Since we just finished discussing how to create tables, we wanted to cover the next obvious topic: how to get data into these tables so you’ll have something to query! We assume you already understand the basics of SQL, so these clauses won’t be new to you. If they are, please refer to Chapter 6 for details.
Since Hive has no row-level insert, update, and delete operations, the only way to put data into an table is to use one of the “bulk” load operations. Or you can just write files in the correct directories by other means.
We saw an example of how to load data into a managed table in Partitioned, Managed Tables, which we repeat here with an
addition, the use of the OVERWRITE
keyword:
LOAD
DATA
LOCAL
INPATH
'${env:HOME}/california-employees'
OVERWRITE
INTO
TABLE
employees
PARTITION
(
country
=
'US'
,
state
=
'CA'
);
This command will first create the directory for the partition, if it doesn’t already exist, then copy the data to it.

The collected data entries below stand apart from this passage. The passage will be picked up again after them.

===== src/hw/rtl/dq_pkg.sv =====
// Shared constants and codes for the double-ended queue.
package dq_pkg;

    localparam int DQ_DEPTH      = 16;
    localparam int DQ_WORD_WIDTH = 32;

    localparam logic [2:0] ACT_PUSH_FRONT = 3'd0;
    localparam logic [2:0] ACT_PUSH_BACK  = 3'd1;
    localparam logic [2:0] ACT_POP_FRONT  = 3'd2;
    localparam logic [2:0] ACT_POP_BACK   = 3'd3;
    localparam logic [2:0] ACT_PEEK_FRONT = 3'd4;
    localparam logic [2:0] ACT_PEEK_BACK  = 3'd5;

    localparam logic [1:0] ST_OK    = 2'd0;
    localparam logic [1:0] ST_EMPTY = 2'd1;
    localparam logic [1:0] ST_FULL  = 2'd2;

endpackage


===== src/hw/rtl/double_ended_queue_core.sv =====
// Bounded double-ended queue of signed words kept in a circular buffer RAM.
//
//  channel   direction  handshake           payload
//  request   in         i_valid / o_ready   i_action, i_element
//  result    out        o_valid / i_ready   o_read_word, o_status, o_fill_level, o_is_empty
//
// At the request transfer the indices and count update and the RAM access is issued;
// the RAM registers the read word on that same edge and the result register loads
// when the middle stage moves on, after which o_valid rises.
// Sustained rate is one item per cycle while the result is not stalled, set by the single RAM port.
// Reset clears the indices, the count and the pipeline valids; the RAM is not cleared.
// A stalled result holds the middle stage, which in turn holds off new requests.
module double_ended_queue_core
    import dq_pkg::*;
#(
    parameter int DEPTH = DQ_DEPTH,
    localparam int AW   = (DEPTH > 1) ? $clog2(DEPTH) : 1,
    localparam int CW   = $clog2(DEPTH + 1)
) (
    input  logic                            i_clk,
    input  logic                            i_rst_n,
    input  logic                            i_valid,
    output logic                            o_ready,
    input  logic [2:0]                      i_action,
    input  logic signed [DQ_WORD_WIDTH-1:0] i_element,
    output logic                            o_valid,
    input  logic                            i_ready,
    output logic signed [DQ_WORD_WIDTH-1:0] o_read_word,
    output logic [1:0]                      o_status,
    output logic [CW-1:0]                   o_fill_level,
    output logic                            o_is_empty
);

    logic [AW-1:0] r_head, n_head;
    logic [AW-1:0] r_tail, n_tail;
    logic [CW-1:0] r_count, n_count;

    logic          r_s1_valid;
    logic          r_s1_rd, n_s1_rd;
    logic [1:0]    r_s1_status, n_s1_status;
    logic [CW-1:0] r_s1_count;

    logic                     r_out_valid;
    logic [DQ_WORD_WIDTH-1:0] r_out_word;
    logic [1:0]               r_out_status;
    logic [CW-1:0]            r_out_count;

    logic                     in_xfer, s1_move;
    logic                     ram_we, ram_re;
    logic [AW-1:0]            ram_addr;
    logic [DQ_WORD_WIDTH-1:0] ram_rdata;
    logic                     q_empty, q_full;
    logic [AW-1:0]            head_inc, head_dec, tail_inc, tail_dec;

    assign s1_move = r_s1_valid && (!r_out_valid || i_ready);
    assign o_ready = !r_s1_valid || s1_move;
    assign in_xfer = i_valid && o_ready;

    assign q_empty = (r_count == '0);
    assign q_full  = (r_count == CW'(DEPTH));

    // indices wrap at DEPTH, which need not be a power of two
    assign head_inc = (r_head == AW'(DEPTH - 1)) ? '0 : r_head + AW'(1);
    assign head_dec = (r_head == '0) ? AW'(DEPTH - 1) : r_head - AW'(1);
    assign tail_inc = (r_tail == AW'(DEPTH - 1)) ? '0 : r_tail + AW'(1);
    assign tail_dec = (r_tail == '0) ? AW'(DEPTH - 1) : r_tail - AW'(1);

    always_comb begin
        n_head      = r_head;
        n_tail      = r_tail;
        n_count     = r_count;
        n_s1_rd     = 1'b0;
        n_s1_status = ST_OK;
        ram_we      = 1'b0;
        ram_re      = 1'b0;
        ram_addr    = r_head;
        case (i_action)
            ACT_PUSH_FRONT: begin
                if (q_full) begin
                    n_s1_status = ST_FULL;
                end else begin
                    ram_we   = in_xfer;
                    ram_addr = head_dec;
                    n_head   = head_dec;
                    n_count  = r_count + CW'(1);
                end
            end
            ACT_PUSH_BACK: begin
                if (q_full) begin
                    n_s1_status = ST_FULL;
                end else begin
                    ram_we   = in_xfer;
                    ram_addr = r_tail;
                    n_tail   = tail_inc;
                    n_count  = r_count + CW'(1);
                end
            end
            ACT_POP_FRONT, ACT_PEEK_FRONT: begin
                if (q_empty) begin
                    n_s1_status = ST_EMPTY;
                end else begin
                    ram_re   = in_xfer;
                    ram_addr = r_head;
                    n_s1_rd  = 1'b1;
                    if (i_action == ACT_POP_FRONT) begin
                        n_head  = head_inc;
                        n_count = r_count - CW'(1);
                    end
                end
            end
            ACT_POP_BACK, ACT_PEEK_BACK: begin
                if (q_empty) begin
                    n_s1_status = ST_EMPTY;
                end else begin
                    ram_re   = in_xfer;
                    ram_addr = tail_dec;
                    n_s1_rd  = 1'b1;
                    if (i_action == ACT_POP_BACK) begin
                        n_tail  = tail_dec;
                        n_count = r_count - CW'(1);
                    end
                end
            end
            default: begin
                // unused codes leave the queue untouched
            end
        endcase
    end

    dq_ram #(
        .WIDTH (DQ_WORD_WIDTH),
        .DEPTH (DEPTH)
    ) u_ram (
        .i_clk   (i_clk),
        .i_we    (ram_we),
        .i_re    (ram_re),
        .i_addr  (ram_addr),
        .i_wdata (i_element),
        .o_rdata (ram_rdata)
    );

    always_ff @(posedge i_clk) begin
        if (!i_rst_n) begin
            r_head      <= '0;
            r_tail      <= '0;
            r_count     <= '0;
            r_s1_valid  <= 1'b0;
            r_out_valid <= 1'b0;
        end else begin
            if (in_xfer) begin
                r_head  <= n_head;
                r_tail  <= n_tail;
                r_count <= n_count;
            end
            if (in_xfer) begin
                r_s1_valid <= 1'b1;
            end else if (s1_move) begin
                r_s1_valid <= 1'b0;
            end
            if (s1_move) begin
                r_out_valid <= 1'b1;
            end else if (i_ready) begin
                r_out_valid <= 1'b0;
            end
        end
    end

    always_ff @(posedge i_clk) begin
        if (in_xfer) begin
            r_s1_rd     <= n_s1_rd;
            r_s1_status <= n_s1_status;
            r_s1_count  <= n_count;
        end
        if (s1_move) begin
            r_out_word   <= r_s1_rd ? ram_rdata : '0;
            r_out_status <= r_s1_status;
            r_out_count  <= r_s1_count;
        end
    end

    assign o_valid      = r_out_valid;
    assign o_read_word  = r_out_word;
    assign o_status     = r_out_status;
    assign o_fill_level = r_out_count;
    assign o_is_empty   = (r_out_count == '0);

endmodule


===== src/hw/rtl/dq_ram.sv =====
// Generic single-port RAM with registered read data.
module dq_ram #(
    parameter int WIDTH = 32,
    parameter int DEPTH = 16,
    localparam int AW   = (DEPTH > 1) ? $clog2(DEPTH) : 1
) (
    input  logic             i_clk,
    input  logic             i_we,
    input  logic             i_re,
    input  logic [AW-1:0]    i_addr,
    input  logic [WIDTH-1:0] i_wdata,
    output logic [WIDTH-1:0] o_rdata
);

    logic [WIDTH-1:0] r_mem [DEPTH];
    logic [WIDTH-1:0] r_rdata;

    always_ff @(posedge i_clk) begin
        if (i_we) begin
            r_mem[i_addr] <= i_wdata;
        end
        // read data holds while no new read is issued
        if (i_re) begin
            r_rdata <= r_mem[i_addr];
        end
    end

    assign o_rdata = r_rdata;

endmodule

If the target table is not partitioned, you omit the PARTITION
clause.
It is conventional practice to specify a path that is a directory, rather than an individual file. Hive will copy all the files in the directory, which give you the flexibility of organizing the data into multiple files and changing the file naming convention, without requiring a change to your Hive scripts. Either way, the files will be copied to the appropriate location for the table and the names will be the same.
If the LOCAL
keyword is used, the
path is assumed to be in the local filesystem. The data is
copied into the final location. If LOCAL
is omitted, the path is assumed to be in
the distributed filesystem. In this case, the data is
moved from the path to the final location.
LOAD DATA LOCAL ...
copies the local data to the final location in the
distributed filesystem, while LOAD DATA
...
(i.e., without LOCAL
)
moves the data to the final location.
The rationale for this inconsistency is the assumption that you usually don’t want duplicate copies of your data files in the distributed filesystem.
Also, because files are moved in this case, Hive requires the source
and target files and directories to be in the same filesystem. For
example, you can’t use LOAD DATA
to
load (move) data from one HDFS cluster to another.
It is more robust to specify a full path, but relative paths can be used. When running in local mode, the relative path is interpreted relative to the user’s working directory when the Hive CLI was started. For distributed or pseudo-distributed mode, the path is interpreted relative to the user’s home directory in the distributed filesystem, which is /user/$USER by default in HDFS and MapRFS.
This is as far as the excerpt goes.